Uzun uzun zaman önce memleketin birinde ırak mı ırak, doğru düzgün yolu olmayan, zor gidilen, gidenin kılavuz olmadan geri dönemediği bir şehir varmış. Bu şehre gidenin akıbeti bilinmediği ve merak edilmediği için sürgünün daniskasıymış. Kim gözden düştü, kim isyana kalktı, kim baş kaldırdı, bu şehre gönderilirmiş. Bir daha da o gönderilenden haber alınamazmış.

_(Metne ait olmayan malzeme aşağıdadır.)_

==> src/hdl/wake_pkg.sv <==
// Shared types and constants for the wake and interrupt-enable block
package wake_pkg;

  // Instruction opcodes seen from the CPU core, one-hot
  typedef enum logic [5:0] {
    OP_PORT_COND   = 6'h01,  // Loads the port switch enables
    OP_HALT_EN     = 6'h02,  // Loads the halt release enables
    OP_INT_EN      = 6'h04,  // Loads the interrupt enables
    OP_STOP_EN     = 6'h08,  // Loads the stop release enables
    OP_CLEAR_REQ   = 6'h10,  // Clears release request flags
    OP_STATUS_READ = 6'h20   // Copies the fourth status register out
  } instr_op_t;

  // One instruction from the CPU core, valid for one cycle
  typedef struct packed {
    logic       valid;
    instr_op_t  op;
    logic [7:0] data;
  } instr_t;

  // One-cycle event pulses from the neighbouring blocks
  typedef struct packed {
    logic timer1_underflow;
    logic timer2_underflow;
    logic prediv_overflow;
    logic counter_finish;
    logic counter_overflow;
    logic counter_start;
  } events_t;

  // Interrupt acceptance from the CPU core
  typedef struct packed {
    logic       valid;
    logic [2:0] num;
  } int_ack_t;

  // Bit positions in the instruction data
  localparam int SEF_PORT2_BIT  = 3;  // Second port switch enable
  localparam int SEF_PORT1_BIT  = 4;  // First port switch enable
  localparam int STOP_PORT2_BIT = 3;  // Second port stop enable
  localparam int STOP_PORT1_BIT = 4;  // First port stop enable
  localparam int STOP_PIN_BIT   = 5;  // Interrupt pin stop enable
  localparam int STOP_KEY_BIT   = 7;  // Key input stop enable

  // Release request numbering, also the interrupt numbering
  localparam int REQ_PORT       = 0;
  localparam int REQ_TIMER1     = 1;
  localparam int REQ_PIN        = 2;
  localparam int REQ_PREDIV     = 3;
  localparam int REQ_TIMER2     = 4;
  localparam int REQ_KEY        = 5;
  localparam int REQ_COUNTER    = 6;
  localparam int NUM_REQ        = 7;

  // Layout of the synchronised pin vector
  localparam int PIN_PORT1_LSB  = 0;
  localparam int PIN_PORT2_LSB  = 4;
  localparam int PIN_PORT3_LSB  = 8;
  localparam int PIN_INT        = 12;
  localparam int NUM_PINS       = 13;

  // Fourth status register field positions and reserved value
  localparam int STS_CLK_BIT    = 0;
  localparam int STS_WDT_BIT    = 1;
  localparam int STS_OVF_BIT    = 2;
  localparam int STS_RSV_BIT    = 3;
  localparam logic STS_RSV_VAL  = 1'b0;

  // Reset values of the enable registers
  localparam logic [1:0] SEF_RST = 2'h0;
  localparam logic [5:0] HEF_RST = 6'h00;
  localparam logic [6:0] INT_EN_RST = 7'h00;

endpackage

==> src/hdl/wake_release_interrupt_enables.sv <==
// Wake sources, release requests and interrupt enables of the 4-bit core
`timescale 1ns/1ps

// Operation
// RL1: Counter overflow sets flag; counter start clears it
// RL2: Status read copies clock, watchdog, overflow bits
// RL3: First port high in stop sets wake
// RL4: Second port high in stop sets wake
// RL5: Latched key high in stop sets wake
// RL6: Pin change in stop sets wake
// RL7: Stop refused unless designated ports input-low
// RL8: Software clears stop requests before stop
// RL9: Stop-enable instruction loads stop release enables
// RL10: Port-condition instruction loads two switch enables
// RL11: Enabled port change releases halt, sets start
// RL12: Outside holds unchanged port inputs at zero
// RL13: Both enables plus port high release stop; the code releases stop with the stop enable alone
// RL14: Stop release goes halt; high must persist
// RL15: Port start sets request; enable raises interrupt
// RL16: Accepted port interrupt blocks until port-condition
// RL17: Halt enable instruction loads six release enables
// RL18: Pin stop release needs both enables
// RL19: Key stop release needs both enables
// RL20: Interrupt enable instruction loads seven enables
// RL21: Accepting interrupt clears its request and enable
// RL22: Service routine re-arms wanted interrupt enables
// RL23: Halt refused while release signal pending
// RL24: Port-condition instruction clears port start flags
// RL25: Lowest-numbered enabled request is served first
module wake_release_interrupt_enables
  import wake_pkg::*;
(
  input  wire logic       I_CLK,
  input  wire logic       I_SYS_RST,
  input  wire instr_t     i_instr,
  input  wire events_t    i_events,
  input  wire int_ack_t   i_int_ack,
  input  wire logic [3:0] I_PORT1_PINS,
  input  wire logic [3:0] I_PORT1_INPUT_MODE,
  input  wire logic [3:0] I_PORT2_PINS,
  input  wire logic [3:0] I_PORT2_INPUT_MODE,
  input  wire logic [3:0] I_PORT3_PINS,
  input  wire logic [3:0] I_PORT3_INPUT_MODE,
  input  wire logic       I_INT_PIN,
  input  wire logic [3:0] I_KEY_LATCH,
  input  wire logic       I_STOP_MODE,
  input  wire logic       I_CLOCK_SOURCE_SEL,
  input  wire logic       I_WATCHDOG_EN,
  output logic            o_int_req,
  output logic [2:0]      o_int_num,
  output logic            o_halt_block,
  output logic            o_stop_allowed,
  output logic            o_stop_release,
  output logic [1:0]      o_start_flags,
  output logic [6:0]      o_release_req,
  output logic [3:0]      o_status_data
);

  // Whole state of the block, registered in one process
  typedef struct packed {
    logic [NUM_PINS-1:0] sync1;
    logic [NUM_PINS-1:0] sync2;
    logic [NUM_PINS-1:0] sync3;
    logic [NUM_PINS-1:0] filt;
    logic [1:0]          sef;
    logic [5:0]          hef;
    logic [6:0]          int_en;
    logic                stop_en_port1;
    logic                stop_en_port2;
    logic                stop_en_pin;
    logic                stop_en_key;
    logic [6:0]          hrf;
    logic                start_port1;
    logic                start_port2;
    logic                port1_stop_req;
    logic                port2_stop_req;
    logic                key_stop_req;
    logic                stop_wake;
    logic                ovf;
    logic                port_int_block;
    logic                int_req;
    logic [2:0]          int_num;
    logic                halt_block;
    logic                stop_allowed;
    logic [3:0]          status;
  } state_t;

  state_t st;
  state_t next_st;

  // OR of the pins that are in input mode
  function automatic logic or_inputs(input logic [3:0] pins,
                                     input logic [3:0] mode);
    or_inputs = |(pins & mode);
  endfunction

  // True when every pin is an input held low
  function automatic logic idle_inputs(input logic [3:0] pins,
                                       input logic [3:0] mode);
    idle_inputs = (&mode) && !(|pins);
  endfunction

  // Decoded one-hot mask of a request number
  function automatic logic [6:0] req_mask(input logic [2:0] num);
    req_mask = 7'h00;
    if (num < 3'h7)
    begin
      req_mask[num] = 1'b1;
    end
  endfunction

  logic [NUM_PINS-1:0] pins_raw;
  logic [NUM_PINS-1:0] agree;
  logic [NUM_PINS-1:0] changed;
  logic [3:0]          port1_lvl;
  logic [3:0]          port2_lvl;
  logic [3:0]          port3_lvl;
  logic                port1_or;
  logic                port2_or;
  logic                key_or;
  logic                port1_chg;
  logic                port2_chg;
  logic                pin_chg;
  logic                set_start1;
  logic                set_start2;
  logic [6:0]          ack_clear;
  logic [6:0]          plc_clear;
  logic [6:0]          req_set;
  logic [6:0]          pending;
  logic                found;
  logic [2:0]          first_num;

  // External pins gathered into one vector for the synchroniser
  assign pins_raw = {I_INT_PIN, I_PORT3_PINS, I_PORT2_PINS, I_PORT1_PINS};

  // Next-state logic for the whole block
  always_comb
  begin
    next_st = st;

    // Three-stage synchroniser; a level counts once stages 2 and 3 agree
    next_st.sync1 = pins_raw;
    next_st.sync2 = st.sync1;
    next_st.sync3 = st.sync2;
    agree         = ~(st.sync2 ^ st.sync3);
    changed       = agree & (st.sync3 ^ st.filt);
    next_st.filt  = (st.filt & ~agree) | (st.sync3 & agree);

    // Settled pin levels; the bouncing filter itself lives elsewhere
    port1_lvl = st.filt[PIN_PORT1_LSB +: 4];
    port2_lvl = st.filt[PIN_PORT2_LSB +: 4];
    port3_lvl = st.filt[PIN_PORT3_LSB +: 4];
    port1_or  = or_inputs(port1_lvl, I_PORT1_INPUT_MODE);
    port2_or  = or_inputs(port2_lvl, I_PORT2_INPUT_MODE);
    key_or    = |I_KEY_LATCH;  // Latch runs on this clock, no sync needed
    // Any toggle of an input-mode pin is a change; the outside keeps
    // idle pins at zero so one pin alone makes the event
    port1_chg = |(changed[PIN_PORT1_LSB +: 4] & I_PORT1_INPUT_MODE); // see RL12
    port2_chg = |(changed[PIN_PORT2_LSB +: 4] & I_PORT2_INPUT_MODE); // see RL12
    pin_chg   = changed[PIN_INT];

    plc_clear  = 7'h00;
    ack_clear  = 7'h00;
    req_set    = 7'h00;
    set_start1 = 1'b0;
    set_start2 = 1'b0;

    // Instruction decode; a garbled opcode is ignored
    if (i_instr.valid)
    begin
      unique case (i_instr.op)
        OP_PORT_COND:
        begin
          next_st.sef[1]         = i_instr.data[SEF_PORT1_BIT]; // see RL10
          next_st.sef[0]         = i_instr.data[SEF_PORT2_BIT]; // see RL10
          next_st.start_port1    = 1'b0;  // see RL24
          next_st.start_port2    = 1'b0;  // see RL24
          next_st.port_int_block = 1'b0;  // see RL16
        end
        OP_HALT_EN:
        begin
          next_st.hef = i_instr.data[6:1];  // see RL17
        end
        OP_INT_EN:
        begin
          next_st.int_en = i_instr.data[6:0];  // see RL20
        end
        OP_STOP_EN:
        begin
          next_st.stop_en_port1 = i_instr.data[STOP_PORT1_BIT]; // see RL9
          next_st.stop_en_port2 = i_instr.data[STOP_PORT2_BIT]; // see RL9
          next_st.stop_en_pin   = i_instr.data[STOP_PIN_BIT];   // see RL9
          next_st.stop_en_key   = i_instr.data[STOP_KEY_BIT];   // see RL9
        end
        OP_CLEAR_REQ:
        begin
          plc_clear = i_instr.data[6:0];
        end
        OP_STATUS_READ:
        begin
          // Reserved bit reads as a constant
          next_st.status[STS_CLK_BIT] = I_CLOCK_SOURCE_SEL;  // see RL2
          next_st.status[STS_WDT_BIT] = I_WATCHDOG_EN;       // see RL2
          next_st.status[STS_OVF_BIT] = st.ovf;              // see RL2
          next_st.status[STS_RSV_BIT] = STS_RSV_VAL;         // see RL2
        end
        default:
        begin
          plc_clear = 7'h00;
        end
      endcase
    end

    // Stop requests are cleared with their matching release requests,
    // which software does before stopping
    if (plc_clear[REQ_PORT])
    begin
      next_st.port1_stop_req = 1'b0;  // see RL8
      next_st.port2_stop_req = 1'b0;  // see RL8
    end
    if (plc_clear[REQ_KEY])
    begin
      next_st.key_stop_req = 1'b0;  // see RL8
    end

    // Interrupt acceptance drops its request and its own enable
    if (i_int_ack.valid)
    begin
      ack_clear = req_mask(i_int_ack.num);  // see RL21
      // A same-cycle enable write from software wins over the clear
      if (!(i_instr.valid && i_instr.op == OP_INT_EN))
      begin
        next_st.int_en = next_st.int_en & ~ack_clear;  // see RL21
      end
      if (i_int_ack.num == 3'(REQ_PORT))
      begin
        next_st.port_int_block = 1'b1;  // see RL16
      end
    end

    // Halt-mode port wake: a change on an enabled port
    if (!I_STOP_MODE)
    begin
      set_start1 = st.sef[1] && port1_chg;  // see RL11
      set_start2 = st.sef[0] && port2_chg;  // see RL11
    end
    else
    begin
      // Stop-mode port start flag needs the switch and stop enables and a
      // high level; the CPU drops back to halt and then to stop again
      // if the level has gone before the debouncer saw it
      set_start1 = st.sef[1] && st.stop_en_port1
                   && port1_or;  // see RL13, RL14
      set_start2 = st.sef[0] && st.stop_en_port2
                   && port2_or;  // see RL13, RL14
    end
    if (set_start1)
    begin
      next_st.start_port1 = 1'b1;  // see RL11
    end
    if (set_start2)
    begin
      next_st.start_port2 = 1'b1;  // see RL11
    end

    // Release request sources; a set in the cycle of a clear wins
    req_set[REQ_PORT]    = set_start1 || set_start2;          // see RL15
    req_set[REQ_TIMER1]  = i_events.timer1_underflow;
    req_set[REQ_PIN]     = pin_chg;
    req_set[REQ_PREDIV]  = i_events.prediv_overflow;
    req_set[REQ_TIMER2]  = i_events.timer2_underflow;
    req_set[REQ_KEY]     = key_or;
    req_set[REQ_COUNTER] = i_events.counter_finish;
    next_st.hrf = (st.hrf & ~plc_clear & ~ack_clear) | req_set;

    // Stop release requests while stopped
    if (I_STOP_MODE)
    begin
      if (port1_or)
      begin
        next_st.port1_stop_req = 1'b1;  // see RL3
      end
      if (port2_or)
      begin
        next_st.port2_stop_req = 1'b1;  // see RL4
      end
      if (key_or)
      begin
        next_st.key_stop_req = 1'b1;  // see RL5
      end
      // Wake flag from a port with its stop enable, or from a pin or key with both enables
      if ((port1_or && st.stop_en_port1)                  // see RL3
          || (port2_or && st.stop_en_port2)               // see RL4
          || (key_or && st.stop_en_key && st.hef[4])      // see RL5, RL19
          || (pin_chg && st.stop_en_pin && st.hef[1])     // see RL6, RL18
          || set_start1 || set_start2)
      begin
        next_st.stop_wake = 1'b1;
      end
    end
    else
    begin
      next_st.stop_wake = 1'b0;  // Ends with the stop mode itself
    end

    // Counter overflow flag; overflow wins over a same-cycle start
    if (i_events.counter_start)
    begin
      next_st.ovf = 1'b0;  // see RL1
    end
    if (i_events.counter_overflow)
    begin
      next_st.ovf = 1'b1;  // see RL1
    end

    // Pending interrupts; the port path may be held off after service
    pending    = next_st.hrf & next_st.int_en;
    pending[0] = pending[0] && !next_st.port_int_block;  // see RL16
    found      = 1'b0;
    first_num  = 3'h0;
    for (int n = 0; n < NUM_REQ; n++)
    begin
      if (pending[n] && !found)
      begin
        found     = 1'b1;
        first_num = 3'(n);  // see RL25
      end
    end
    next_st.int_req = found;      // see RL15, RL20
    next_st.int_num = first_num;  // see RL25

    // Any pending halt release signal keeps the core out of halt
    next_st.halt_block = next_st.start_port1 || next_st.start_port2
                         || |(next_st.hrf[6:1] & next_st.hef); // see RL23

    // Stop only with both designated ports as inputs held low
    next_st.stop_allowed = idle_inputs(port1_lvl, I_PORT1_INPUT_MODE)
                           && idle_inputs(port3_lvl,
                                          I_PORT3_INPUT_MODE); // see RL7
  end

  // State register with synchronous reset
  always_ff @(posedge I_CLK)
  begin
    if (I_SYS_RST)
    begin
      st <= '0;
    end
    else
    begin
      st <= next_st;
    end
  end

  // All outputs come straight from the state register
  assign o_int_req      = st.int_req;
  assign o_int_num      = st.int_num;
  assign o_halt_block   = st.halt_block;
  assign o_stop_allowed = st.stop_allowed;
  assign o_stop_release = st.stop_wake;
  assign o_start_flags  = {st.start_port2, st.start_port1};
  assign o_release_req  = st.hrf;
  assign o_status_data  = st.status;

endmodule

==> config.mk <==
export PLATFORM = sky130hd
export DESIGN_NAME = wake_release_interrupt_enables
export DESIGN_NICKNAME = d
export VERILOG_FILES = /design/src/hdl/wake_pkg.sv /design/src/hdl/wake_release_interrupt_enables.sv
export SDC_FILE = /design/constraint.sdc
export NUM_CORES = 1
export LEC_CHECK = 0
export BUFFER_PORTS_ARGS = -buffer_cell sky130_fd_sc_hd__buf_4
export CAP_MARGIN = 15
export CELL_PAD_IN_SITES_DETAIL_PLACEMENT = 0
export CELL_PAD_IN_SITES_GLOBAL_PLACEMENT = 1
export CORE_MARGIN = 2
export CORE_UTILIZATION = 37
export CTS_CLUSTER_DIAMETER = 80
export DETAILED_ROUTE_END_ITERATION = 12
export GPL_TIMING_DRIVEN = 0
export PLACE_DENSITY_LB_ADDON = 0.1
export SLEW_MARGIN = 10
export SYNTH_ARGS = -nofsm -noshare
export SYNTH_HDL_FRONTEND = slang
export SYNTH_SLANG_ARGS = --single-unit
==> constraint.sdc <==
create_clock -name I_CLK -period 2.3 [get_ports I_CLK]
set_input_delay 0.23 -clock I_CLK [delete_from_list [all_inputs] [get_ports I_CLK]]
set_output_delay 0.23 -clock I_CLK [all_outputs]
set_load 0.05 [all_outputs]
==> results.tsv, run 1 <==
stage	metric	value	unit
status	outcome	finished, final reports clean	
synthesis	seq_area_frac_synth	48.9	%
run	drv_cap	0	
global_route	grt_pass1_wl	15000	um
synthesis	yosys_warnings	0	
setup_path	crit_start	i_instr[11]	
setup_path	critPathTopFamily	simple AND/OR/NAND/NOR gates	
cts	cts_setup_buffers	0	
cts	hold_buffers	0	
synthesis	synthArstFlopShare	0	%
cts	clk_pin_slew	0.09	ns
timing	max-slew-margin-rel	42.5	%
timing	tightestPinTransition	0.850	ns
setup_path	arrival	2.38	ns
synthesis	synth.avg_cell_area	9.58	sq um
timing	hold_viol	0	
drt	vias_per_cell	4.99	
power	ir_worst_vdd	0.297	mV
drt	drtAntennaViolNets	0	
synthesis	synth_edf_count	0	
setup_path	critPathRequiredTime	2.50	ns
timing	max_freq	459	MHz
setup_path	crit_buf_inv	1	
setup_path	start_kind	input port	
timing	fin_skew	0.0164	ns
synthesis	syn-cell-area	3770	sq um
setup_path	end_kind	flip-flop	
setup_path	reg2regPathDepth	5	
cts	htree_levels	3	
synthesis	synth_common_cells	dfxtp_1 (92), nor2b_1 (42), a21oi_1 (28), nor2_1 (24), o21ai_0 (23)	
synthesis	synth_top_family_by_area	simple AND/OR/NAND/NOR gates	
setup_path	worstReg2RegEnd	o_int_num[1]	
synthesis	synth_top_area_share	48.9	%
cells_and_area	final_util	48.0	%
synthesis	syn_inst	393	
drt	wl_per_cell	14.7	um
cells_and_area	area_growth	25.2	%
power	power	2.99	mW
cts	clkLatencyLatePin	0.35	ns
setup_path	cpPeakStageDelay	0.50	ns
cells_and_area	nNetsFinal	540	
synthesis	synth_seq_cells	92	
drt	drt_iter0_drc	114	
synthesis	netlist-cell-type-count	56	
timing	setup_viol	0	
synthesis	synth-simple-area-share	25.0	%
timing	period_share	94.8	%
floorplanning	pin_count	79	
setup_path	cp-endpoint	o_halt_block	
floorplanning	die_h	105	um
setup_path	crit_type	in2reg	
setup_path	path_depth	6	
hold_path	hp-start	i_events[1]	
place	dpl.hpwl	6970	um
synthesis	synth_most_common_cell	dfxtp_1	
global_route	grt_max_degree	15	
drt	drc	0	
synthesis	ys_top_cells_by_area	dfxtp_1 (49%), nor2b_1 (7.0%), a21oi_1 (3.7%), buf_4 (3.2%), o21ai_0 (3.1%)	
setup_path	slowest_stage	nor3b_1	
floorplanning	start_util	38.4	%
setup_path	worst-path-max-fanout	6	
global_route	grt_usage	17.2	%
floorplanning	chipWidth	105	um
cts	tritoncts	built	
place	io_buffer_count	77	
place	dp.cells	603	
drt	via_count	3085	
synthesis	syn_nets	452	
cells_and_area	stdcell_count	618	
floorplanning	die_area	11000	sq um
cts	clock-root-buffer	clkbuf_8	
hold_path	hold_path.class	in2reg	
floorplanning	core_area	9820	sq um
floorplanning	row_count	36	
synthesis	ys.flop_type	dfxtp_1	
synthesis	synth_adder_area_share	0	%
drt	drt_first_pass_iters	4	
power	leakage	1.89	nW
cts	clkSinkCount	92	
timing	period_minus_slack	2.18	ns
setup_path	path_cells	buf_4 > nor3b_1 > nand4b_1 > mux2_2 > a222oi_1 > a41oi_1	
synthesis	yosysTopAreaCell	dfxtp_1	
synthesis	synth_xor_xnor_area_share	0	%
cells_and_area	drive_gt1_share	24.7	%
cts	cts_buffers	9	
cts	clock_path_buffers	2	
place	gp_congestion	0.830	
global_route	globalRouteOverflowTotal	0	
global_route	grt_pass1_vias	2970	
drt	wl	9090	um
power	p_per_area	634	nW/um^2
synthesis	synth_compound_area_share	17.2	%
cells_and_area	diodes	0	
setup_path	ff2ff_setup_slack	0.30	ns
timing	rsz0062_at_grt	no	
global_route	grt_antenna_before_repair	0	
timing	slew_violations	0	
synthesis	synthMuxAreaShare	3.29	%
==> worst register-to-register path, delay by kind of cell (launching register included) <==
family,cells,cell delay (ns)
flip-flops,1,0.41
AND/OR/NAND/NOR,3,0.85
AO/OA/AOI/OAI,2,0.61
==> report_power, final <==
| group | total [mW] | internal (mW) | switching [mW] | leakage (nW) |
|---|---|---|---|---|
| registers | 1.65 | 1.63 | 0.0187 | 0.750 |
| clock network | 1.07 | 0.521 | 0.545 | 0.0979 |
| logic | 0.276 | 0.132 | 0.144 | 1.05 |
==> per-layer routing <==
metal	track usage [%]	routed length, um	vias to the layer above
met3	3.81	391	8
met1	21.4	4090	1415
met2	29.3	4500	75
met5	0	0	-
met4	5.71	113	0
li1	-	-	1587
==> cells by family after synthesis <==
family,count (synthesis)
other,1
buffers and inverters,39
muxes,12
DFF,92
AOI/OAI and AO/OA,97
and+or+nand+nor,152
==> worst min path at each step <==
stage / to / slack (ns) / cells after the start
detailed placement: next_st[68] / 0.42 / 1
global placement: next_st[65] / 0.42 / 1
floorplan: st[11] / 0.35 / 2
CTS: st[11] / 0.07 / 3
finish: st[11] / 0.09 / 3
global route: next_st[82] / 0.08 / 2
==> placed cells by master (no fill, tap or decap), drive strengths merged, types with 2 or more instances in the layout <==
| master | synthesis | final |
|---|---|---|
| o21a | 3 | 3 |
| nor2b | 42 | 42 |
| nand3 | 9 | 9 |
| o311a | 3 | 3 |
| a2bb2oi | 2 | 2 |
| nor4bb | 5 | 5 |
| or4 | 2 | 2 |
| nor3b | 5 | 5 |
| nand4 | 3 | 3 |
| and3b | 4 | 4 |
| and4 | 2 | 2 |
| nand2 | 20 | 20 |
| a2111oi | 2 | 2 |
| dfxtp | 92 | 92 |
| a311oi | 3 | 3 |
| clkinv | 0 | 3 |
| o21ai | 23 | 23 |
| a31oi | 2 | 2 |
| a221oi | 4 | 4 |
| a22oi | 6 | 6 |
| mux2i | 9 | 9 |
| and2 | 7 | 7 |
| a21oi | 28 | 28 |
| or4bb | 3 | 3 |
| and4b | 5 | 5 |
| o221ai | 2 | 2 |
| nor4 | 3 | 3 |
| clkbuf | 12 | 22 |
| inv | 9 | 9 |
| mux2 | 3 | 3 |
| nand4b | 5 | 5 |
| nand3b | 2 | 2 |
| nor4b | 5 | 5 |
| buf | 18 | 95 |
| or3b | 2 | 2 |
| o211ai | 6 | 6 |
| nor2 | 24 | 24 |
| or3 | 2 | 2 |
==> cell type report <==
class	count	area (sq um)
Sequential cell	92	1840
Timing Repair Buffer	77	578
Tap cell	133	166
Inverter	9	33.8
Fill cell	990	5100
Buffer	30	175
Clock buffer	10	138
Clock inverter	5	52.6
Multi-Input combinational cell	262	1730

Payitahtta yiğitlerden yiğit bir delikanlı varmış. Ancak, Sultanın Veziriyle birkaç yerde tartışmış. O yiğitle Vezir pazaryerinde karşılaşmışlar. Vezir halkın içinde delikanlıya ağır hakaretlerde bulunmuş. Delikanlı bayağı bir sabretmiş. Vezir, ölmüş anasına, ölmüş babasına da hakaretler yağdırınca, delikanlı Vezire öyle bir yumruk savurmuş ki, Vezir havada uçmuş, kof bir kütük misali düşmüş yere, bayılmış kalmış, kafasını her nereye vurduysa, kafasından da kanlar sızıyormuş.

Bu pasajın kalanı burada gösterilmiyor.